The simulation network creation was done by importing the geolocation net.xml from OpenStreetMap. Netedit was used to further define and fine-tune the network. Table 1 presents the details of the road network in a simulation. The screenshots of the road network created with the help of OSM web wizard and Netedit for simulation are depicted in Figure 10.

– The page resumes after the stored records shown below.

[config.mk]
export PLATFORM = sky130hd
export DESIGN_NAME = abc_input_stage
export DESIGN_NICKNAME = d
export VERILOG_FILES = /design/src/rtl/abc_input_pkg.sv /design/src/rtl/abc_input_stage_debounce.sv /design/src/rtl/abc_input_stage.sv
export SDC_FILE = /design/constraint.sdc
export NUM_CORES = 1
export LEC_CHECK = 0
export CORE_ASPECT_RATIO = 0.9
export CORE_UTILIZATION = 30
export DETAILED_ROUTE_END_ITERATION = 8
export PLACE_DENSITY_LB_ADDON = 0.25
export SYNTH_ARGS = -nofsm -noshare
export SYNTH_HDL_FRONTEND = slang
export SYNTH_SLANG_ARGS = --single-unit
[constraint.sdc]
create_clock -name clk -period 1.7 [get_ports clk]
set_input_delay 0.425 -clock clk [delete_from_list [all_inputs] [get_ports clk]]
set_output_delay 0.425 -clock clk [all_outputs]
set_load 0.05 [all_outputs]
## src/rtl/if_fetch_unit.sv

```systemverilog
// Instruction-fetch stage: holds the fetch PC, issues one outstanding imem
// request at a time and buffers one instruction for decode.
module if_fetch_unit #(
    parameter logic [31:0] RESET_PC = 32'h0000_0000,
    parameter logic [31:0] NOP_INST = 32'h0000_0013
) (
    input  logic        clk,
    input  logic        rst,
    input  logic        ex_take_branch_in,
    input  logic [31:0] ex_target_PC_in,
    input  logic        id_stall_in,
    input  logic        Imem2proc_valid,
    input  logic [31:0] Imem2proc_data,
    output logic        proc2Imem_req,
    output logic [31:0] proc2Imem_addr,
    output logic [31:0] if_PC_out,
    output logic [31:0] if_NPC_out,
    output logic [31:0] if_IR_out,
    output logic        if_valid_inst_out
);

    typedef enum logic [1:0] {
        S_REQ   = 2'd0,
        S_WAIT  = 2'd1,
        S_FLUSH = 2'd2
    } state_e;

    state_e      state_q, state_d;
    logic [31:0] fetch_pc_q, fetch_pc_d;
    logic [31:0] ir_q, ir_d;
    logic [31:0] pc_q, pc_d;
    logic [31:0] npc_q, npc_d;
    logic        buf_valid_q, buf_valid_d;
    logic        consume;
    logic        req;
    logic        fill;

    always_comb begin
        consume = buf_valid_q & ~id_stall_in;
        req     = (state_q == S_REQ) & ~ex_take_branch_in
                  & (~buf_valid_q | consume);
        fill    = (state_q == S_WAIT) & Imem2proc_valid
                  & ~ex_take_branch_in;

        state_d     = state_q;
        fetch_pc_d  = fetch_pc_q;
        ir_d        = ir_q;
        pc_d        = pc_q;
        npc_d       = npc_q;
        buf_valid_d = buf_valid_q;

        if (ex_take_branch_in) begin
            // Redirect beats stall, fill and request; a response landing
            // this same cycle is the stale one, so no flush wait is needed.
            fetch_pc_d  = {ex_target_PC_in[31:2], 2'b00};
            buf_valid_d = 1'b0;
            ir_d        = NOP_INST;
            case (state_q)
                S_REQ:   state_d = S_REQ;
                S_WAIT,
                S_FLUSH: state_d = Imem2proc_valid ? S_REQ : S_FLUSH;
                default: state_d = S_REQ;
            endcase
        end else begin
            if (consume) begin
                buf_valid_d = 1'b0;
                ir_d        = NOP_INST;
            end
            if (fill) begin
                buf_valid_d = 1'b1;
                ir_d        = Imem2proc_data;
                pc_d        = fetch_pc_q;
                npc_d       = fetch_pc_q + 32'd4;
                fetch_pc_d  = fetch_pc_q + 32'd4;
            end
            case (state_q)
                S_REQ:   state_d = req ? S_WAIT : S_REQ;
                S_WAIT:  state_d = Imem2proc_valid ? S_REQ : S_WAIT;
                S_FLUSH: state_d = Imem2proc_valid ? S_REQ : S_FLUSH;
                default: state_d = S_REQ;
            endcase
        end
    end

    always_ff @(posedge clk) begin
        if (rst) begin
            state_q     <= S_REQ;
            fetch_pc_q  <= RESET_PC;
            ir_q        <= NOP_INST;
            pc_q        <= RESET_PC;
            npc_q       <= RESET_PC + 32'd4;
            buf_valid_q <= 1'b0;
        end else begin
            state_q     <= state_d;
            fetch_pc_q  <= fetch_pc_d;
            ir_q        <= ir_d;
            pc_q        <= pc_d;
            npc_q       <= npc_d;
            buf_valid_q <= buf_valid_d;
        end
    end

    assign proc2Imem_req     = req & ~rst;
    assign proc2Imem_addr    = fetch_pc_q;
    assign if_PC_out         = pc_q;
    assign if_NPC_out        = npc_q;
    assign if_IR_out         = ir_q;
    assign if_valid_inst_out = buf_valid_q;

endmodule

```

## config.mk

```make
export PLATFORM = sky130hd
export DESIGN_NAME = if_fetch_unit
export DESIGN_NICKNAME = d
export VERILOG_FILES = /design/src/rtl/if_fetch_unit.sv
export SDC_FILE = /design/constraint.sdc
export NUM_CORES = 1
export LEC_CHECK = 0
export BUFFER_PORTS_ARGS = -buffer_cell sky130_fd_sc_hd__buf_2
export CELL_PAD_IN_SITES_DETAIL_PLACEMENT = 2
export CELL_PAD_IN_SITES_GLOBAL_PLACEMENT = 2
export CORE_UTILIZATION = 30
export CTS_CLUSTER_SIZE = 25
export DETAILED_ROUTE_END_ITERATION = 12
export GPL_ROUTABILITY_DRIVEN = 0
export PLACE_DENSITY_LB_ADDON = 0.2
export SLEW_MARGIN = 15
export SYNTH_ARGS = -nofsm -noshare
export SYNTH_HDL_FRONTEND = slang
export SYNTH_SLANG_ARGS = --single-unit
```

## constraint.sdc

```tcl
create_clock -name clk -period 5.3 [get_ports clk]
set_input_delay 0.795 -clock clk [delete_from_list [all_inputs] [get_ports clk]]
set_output_delay 0.795 -clock clk [all_outputs]
set_load 0.01 [all_outputs]
```

* Word-level counts from Yosys, hierarchy flattened
Cells that the tools add are included.
Widths: inputs -> output; s select.
** Storage, ports and cells
- Register bits after elaboration :: 131
- Input port bits :: 69
- Output and inout port bits :: 130
- Logic and storage cells :: 39
** Cells by class
- Add/sub/neg operators :: 1
- Equal/unequal tests :: 2
- Multiplexer cells :: 12
- Bitwise operators :: 11
- Reductions and logical operators :: 6
** Operators by type and width (count)
- $mux 32 :: 4
- $add 32x3->32 const B :: 1
- $and 1x1->1 :: 6
- $mux 2 :: 3
- $pmux 2 s3 :: 1
- $mux 1 :: 4
- $not 1->1 :: 4
- $reduce_bool 2->1 :: 2
- $reduce_or 2->1 :: 2
- $eq 2x1->1 const B :: 1
- $eq 2x2->1 const B :: 1
- $logic_not 2->1 :: 1
- $reduce_and 2->1 :: 1
- $or 1x1->1 :: 1

* Depth between registers and ports, before layout
- Depth after elaboration :: 7
- Mapped depth :: 9
- Mapped depth without buffers :: 6

* Worst setup path after synthesis
Ideal clock, no wire load.
- Path kind :: input -> register
- From :: in Imem2proc_valid
- To :: reg fetch_pc_q[20] (netlist: proc2Imem_addr[20])
- Setup time :: 91 ps
- Arrival :: 2325 ps
- Data required time :: 5209 ps
- Path slack :: 2885 ps
- Cell stages on the path :: 6
- Buffers on the path :: 2
- Cell sequence :: clkbuf_1 -> nand4_1 -> or4_1 -> clkbuf_1 -> or3_1 -> a311oi_1
** On the way
- Word-level cells in the longest chain between the ends :: 3
** Ends and longest elaborated chain
- start: declaration :: line 12 : input logic Imem2proc_valid,
- $and 1x1->1 :: line 42 : fill = (state_q == S_WAIT) & Imem2proc_valid
- $and 1x1->1 :: line 43 : & ~ex_take_branch_in;
- $reduce_bool 2->1 (no line)
- end signal: assignment :: line 95 : fetch_pc_q <= fetch_pc_d;
- end: declaration :: line 29 : logic [31:0] fetch_pc_q, fetch_pc_d;
Every way passes these cells.
A chain may end at the register's enable or synchronous reset.

* Worst setup path in the final report
- From :: reg fetch_pc_q[6] (netlist: proc2Imem_addr[6])
- To :: reg npc_q[19] (netlist: if_NPC_out[19])
** On the way
- Word-level cells in the longest chain between the ends :: 1
** Ends and longest elaborated chain
- $add 32x3->32 :: line 73 : npc_d = fetch_pc_q + 32'd4;
- end signal: assignment :: line 91 : npc_q <= RESET_PC + 32'd4;
- end signal: assignment :: line 98 : npc_q <= npc_d;
- end: declaration :: line 32 : logic [31:0] npc_q, npc_d;
Every way passes these cells.

==> reports/metrics.csv <==
stage;metric;value;unit
run_status;status;finished clean;
timing;fin crit share;54.9;%
floorplan;Core ar.;18300;um^2
critical_path;critical path startpoint category;flop;
hold_path;Hold Path End;if_PC_out[13];
global_routing;GRT Residual Overflow;0;
pwr;peak supply drop;0.000205;V
timing;clk_skew;0.0146;ns
pwr;Cell Pwr Density;324;nW/um^2
finish;ANT cells;0;
floorplan;die width;139;um
yosys;Seq/Total Area, Yosys;44.1;%
timing;Max Clk Rate;344;MHz
clock_network;hold_buf cts;0;
place;Area after DPL;6650;um^2
critical_path;R2R Path Start;proc2Imem_addr[6];
global_routing;largest net degree at the start of global routing;88;
critical_path;Buf/Inv on CP;0;
timing;final setup fails;0;
finish;fraction of layout cells with a size suffix above 1;27.1;%
flow_run;number of max-cap violations;0;
place;I/O Buffers;190;
clock_network;Num CTS Buffers;17;
finish;multi-input logic area;2820;um^2
route;total routed wirelength;22.2;mm
global_routing;vias in the first global route;6379;
finish;Post-layout nets;913;
critical_path;CP delay by family, top;simple AND/OR/NAND/NOR gates;
clock_network;number of H-tree levels;4;
clock_network;Clock Path Buffers;2;
yosys;Most used DFF post-synth;dfxtp_1;
route;total number of vias;5930;
yosys;post-synthesis cell count;693;
floorplan;row count;49;
finish;Finished Cell Area;7210;um^2
critical_path;CP Class;reg2reg;
floorplan;initial cell density of the core;31.0;%
critical_path;CP max stage delay;0.93;ns
critical_path;peak fanout along the critical path;28;
critical_path;RR Endpoint;if_NPC_out[19];
hold_path;hold-critical path depth;2;
route;# DRC;0;
place;DP HPWL;15.5;mm
yosys;#FFs+latches synth;125;
floorplan;Die Y;139;um
global_routing;Tot GR Track Use;23.1;%
yosys;syn_area_per_cell;8.18;um^2
critical_path;Worst EP arrival;3.22;ns
yosys;number of enable flip-flop cells after synthesis;0;
pwr;Leak Pwr;2.86;nW
yosys;Yosys warnings;0;
route;post-route antenna net violation count;0;
timing;Sum Neg Setup Slack;0;ns
timing;post-layout min period;2.91;ns
critical_path;R2R cell count;4;
clock_network;post_cts resized;0;
route;initial DRC count;312;
critical_path;CP cell instances;nand4_1 > or4_1 > or4_1 > a311oi_1;
timing;RSZ-0062 raised after global routing;false;
route;Pre-antenna DRT Iters;5;
yosys;synth unique cells;51;
timing;fin. max-slew vios;0;
hold_path;Hold Crit Class;reg2reg;
timing;slew margin rel.;23.8;%
clock_network;worst skew pair latency;0.42;ns
critical_path;critical path's most frequent cell;or4_1;
yosys;Mapped Area;5670;um^2
global_routing;first-pass GRT wire length;34.9;mm
global_routing;initial antenna violation count;2;
finish;filler instances;2102;
finish;area added between synthesis and finish;27.1;%
critical_path;CP max stage cell;or4_1;
floorplan;die area;19500;um^2
floorplan;Ports;199;
clock_network;CTS root buf;clkbuf_16;
critical_path;reg2reg setup slack;2.39;ns
route;vias per cell;5.49;
clock_network;CTS tree;yes;
timing;Worst-Margin Slew;1.14;ns
timing;final hold vios;0;
critical_path;CP Capture Type;flop;
clock_network;setup bufs post-CTS;0;
yosys;asr flop ratio synth;0;%
finish;sequential cell area;2500;um^2
clock_network;Worst-path clk slew;0.06;ns
critical_path;CP required;5.62;ns
clock_network;CTS Sinks;125;
hold_path;Hold Crit Start;if_PC_out[13];
route;WL/cell;20.5;um
-- report_power, final --
group	total (W)	switching (W)	internal [W]
Combinational	0.000197	0.000121	0.0000765
Clock	0.00111	0.000487	0.000626
Sequential	0.00102	0.0000542	0.000969
Total	0.00233	0.000662	0.00167
-- cells in the final DEF (no fill, tap or decap), types with 5 or more instances in the layout --
cell	Yosys	layout
dfxtp_1	125	125
nand4_1	16	16
ha_1	5	5
xnor2_1	15	15
o31ai_1	8	8
o21ai_0	24	24
and4_1	12	12
buf_2	11	190
nor2_1	82	82
inv_1	14	14
nand3_1	13	13
a21oi_1	37	37
and3_1	6	6
a311oi_1	23	23
or3_1	12	12
nand2_1	89	89
conb_1	1	6
a211oi_1	25	25
buf_4	6	5
nor4_1	16	16
clkbuf_16	0	17
or4_1	12	12
a22oi_1	29	29
nor3_1	15	15
inv_6	0	6
-- stage by stage --
step | utilization [%] | setup slack [ns] | total power (W) | std cells | hold slack, ns
after detailed placement | 36.4 | 2.16 | 0.00124 | 1049 | 0.448
after CTS | 39.5 | 2.35 | 0.00236 | 1081 | 0.459
after global routing | 39.5 | 2.19 | 0.00243 | 1081 | 0.477
after floorplan | - | 2.88 | 0.00114 | 698 | 0.481
after global placement | 36.4 | 2.27 | 0.00123 | 1049 | 0.442
final | 39.5 | 2.39 | 0.00233 | 1081 | 0.456
-- per-layer routing --
layer	track usage [%]	vias to the layer above	share of wire, %	wire (um)
met3	5.82	31	5.0	1110
li1	-	2785	-	-
met2	40.9	177	50	11000
met1	27.1	2935	43	9640
met4	8.07	2	1.9	421
met5	0	-	0.036	8
-- layout make-up --
type / count / area share [%]
clock inverter: 14 / 1.68
timing repair buffer: 195 / 13.7
tap: 229 / 3.97
clock buffer: 18 / 6.09
multi-input combinational: 486 / 39.1
inverter: 14 / 0.729
sequential: 125 / 34.7
-- cells in the mapped netlist (3+ instances only) --
cell type,number,area share (%)
nand4_1,16,1.8
and2_1,3,0.33
or4_1,12,1.6
and4_1,12,1.9
nand3_1,13,1.1
buf_2,11,0.97
inv_1,14,0.93
xor2_1,3,0.46
a2111oi_0,4,0.62
dfxtp_1,125,44
buf_4,6,0.79
a211oi_1,25,3.3
a21oi_1,37,3.3
nand3b_1,3,0.40
a22oi_1,29,3.8
ha_1,5,1.1
o22ai_1,3,0.33
xnor2_1,15,2.3
buf_1,6,0.40
o21ai_0,24,2.1
nor4_1,16,1.8
nand2_1,89,5.9
or3_1,12,1.3
clkbuf_1,48,3.2
nor3_1,15,1.3
a311oi_1,23,3.6
and3_1,6,0.66
nor2_1,82,5.4
o31ai_1,8,1.1
-- worst max path at each step --
stage	start	endpoint	slack (ns)	cells after the start
2_1_floorplan	Imem2proc_valid	proc2Imem_addr[20]	2.88	6
3_3_place_gp	ex_take_branch_in	if_NPC_out[2]	2.27	6
3_5_place_dp	ex_take_branch_in	if_NPC_out[2]	2.16	6
4_1_cts	proc2Imem_addr[6]	if_NPC_out[19]	2.35	4
5_1_grt	proc2Imem_addr[6]	if_NPC_out[25]	2.19	4
6_report	proc2Imem_addr[6]	if_NPC_out[19]	2.39	4
-- state kept, by name, indices dropped and copies added, names as in the netlist --
name / flops
if_IR_out: 32
if_NPC_out: 30
if_PC_out: 30
proc2Imem_addr: 30
state_q: 2
if_valid_inst_out: 1
-- worst register-to-register path, stage by stage (launching register included) --
cell      delay, ns
dfxtp_1        0.57
nand4_1        0.38
or4_1          0.93
or4_1          0.65
a311oi_1       0.28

6.1. Traffic Flow Modeling in Simulation

Traffic volume data is sourced from Comptages Des Véhicules, Cyclistes Et Piétons Aux Intersections Munies De Feux De Circulation [88], for Sherbrooke/Papineau intersection on 2022-05-12 during the peak hours of 3 p.m. to 5 p.m., as shown in the origin–destination matrix (Table 2). Each row represents the number of vehicles for each direction. The rows have the sum value of the combined traffic flow for 2 h from 3 p.m. to 5 p.m,. and the routes that are not allowed due to turn signs and traffic rules have 0 value. Each possible direction is represented by an Edge ID in the SUMO network file, and these edges are then used to create all possible routes. The same Edge IDs are mentioned under each direction in the Origin Destination matrix. For the Sherbrooke/Papineau intersection, there are a total of seven routes possible according to our simulation.
  • SBLT: South-bound left turn;
  • SBT: South-bound through;
  • SBRT: South-bound right turn;
  • EBT: East-bound through;
  • EBRT: East-bound right turn;
  • WBLT: West-bound left turn;
  • WBT: West-bound through.

6.2. Krauss Model Parameters

SUMO uses the Krauss car following the model by default. The following model parameters were used in the Krauss model for HDV vehicle types in simulation. Table 3 shows the default values of parameters used for HDVs except “actionStepLength” and “maxspeed”, which are assumed per requirement.

6.3. Case Study 1

The goal of this case study is to identify if Fast Reacting (FR) vehicles enhance the road safety and reduce the number of accidents as compared to Slow Reacting (SR) vehicles. The microscopic simulation is executed on the signalized road intersection network. The HDV reaction time of “2.0” is the least possible non-default reaction time, which can be considered for HDVs, as actionStepLength should be a non-negative multiple of the simulation step length, which in our case is “1.0”. The rest of the scenarios have a gradual increase of 1 s in reaction time (actionStepLength), as mentioned in Table 4, while keeping the other parameters as constant. In total, 8457 vehicles are loaded in simulation, which will run on pre-determined routes for all the scenarios.

6.4. Case Study 2

The goal of this case study is to find how AV’s behave as compared to human drivers on the same simulation network and how they will impact the number of road collisions. In the microscopic simulation, autonomous cars with level 3 automation are introduced.
  • H0 (Null Hypothesis): “There is no significant difference in the number of collisions between HDV vehicles and AV vehicles”.
  • H1 (Alternative Hypothesis): “Significant reduction in collisions with AV vehicles”. Cars with level 3 automation are introduced.
To test the hypothesis, “tau”, which represents the minimal headway, “sigma”, which accounts for driver flaws, and “actionStepLength”, which refers to vehicle reaction time to its surroundings, are used. In this research, the HDVs are assumed to have a slower reaction time “2.0” as compared to AVs; this is to signify human reaction times are inherently variable and influenced by factors like fatigue, distraction, and impairment. Studies consistently show that even under optimal conditions, human reaction times are significantly slower than the processing speeds of AV sensors and computers. The HDV reaction time of “2.0” is the least possible non-default reaction time, which we can consider for HDVs, as actionStepLength must be a non-negative multiple of the simulation step-length, which in our case is “1.0”. The AV is assumed to have the shorter perception-reaction time “1.0”. The value of “tau” and “maxspeed” is kept the same for both HDV and AV, while the rest of the parameters are derived using the literature and are presented in Table 5.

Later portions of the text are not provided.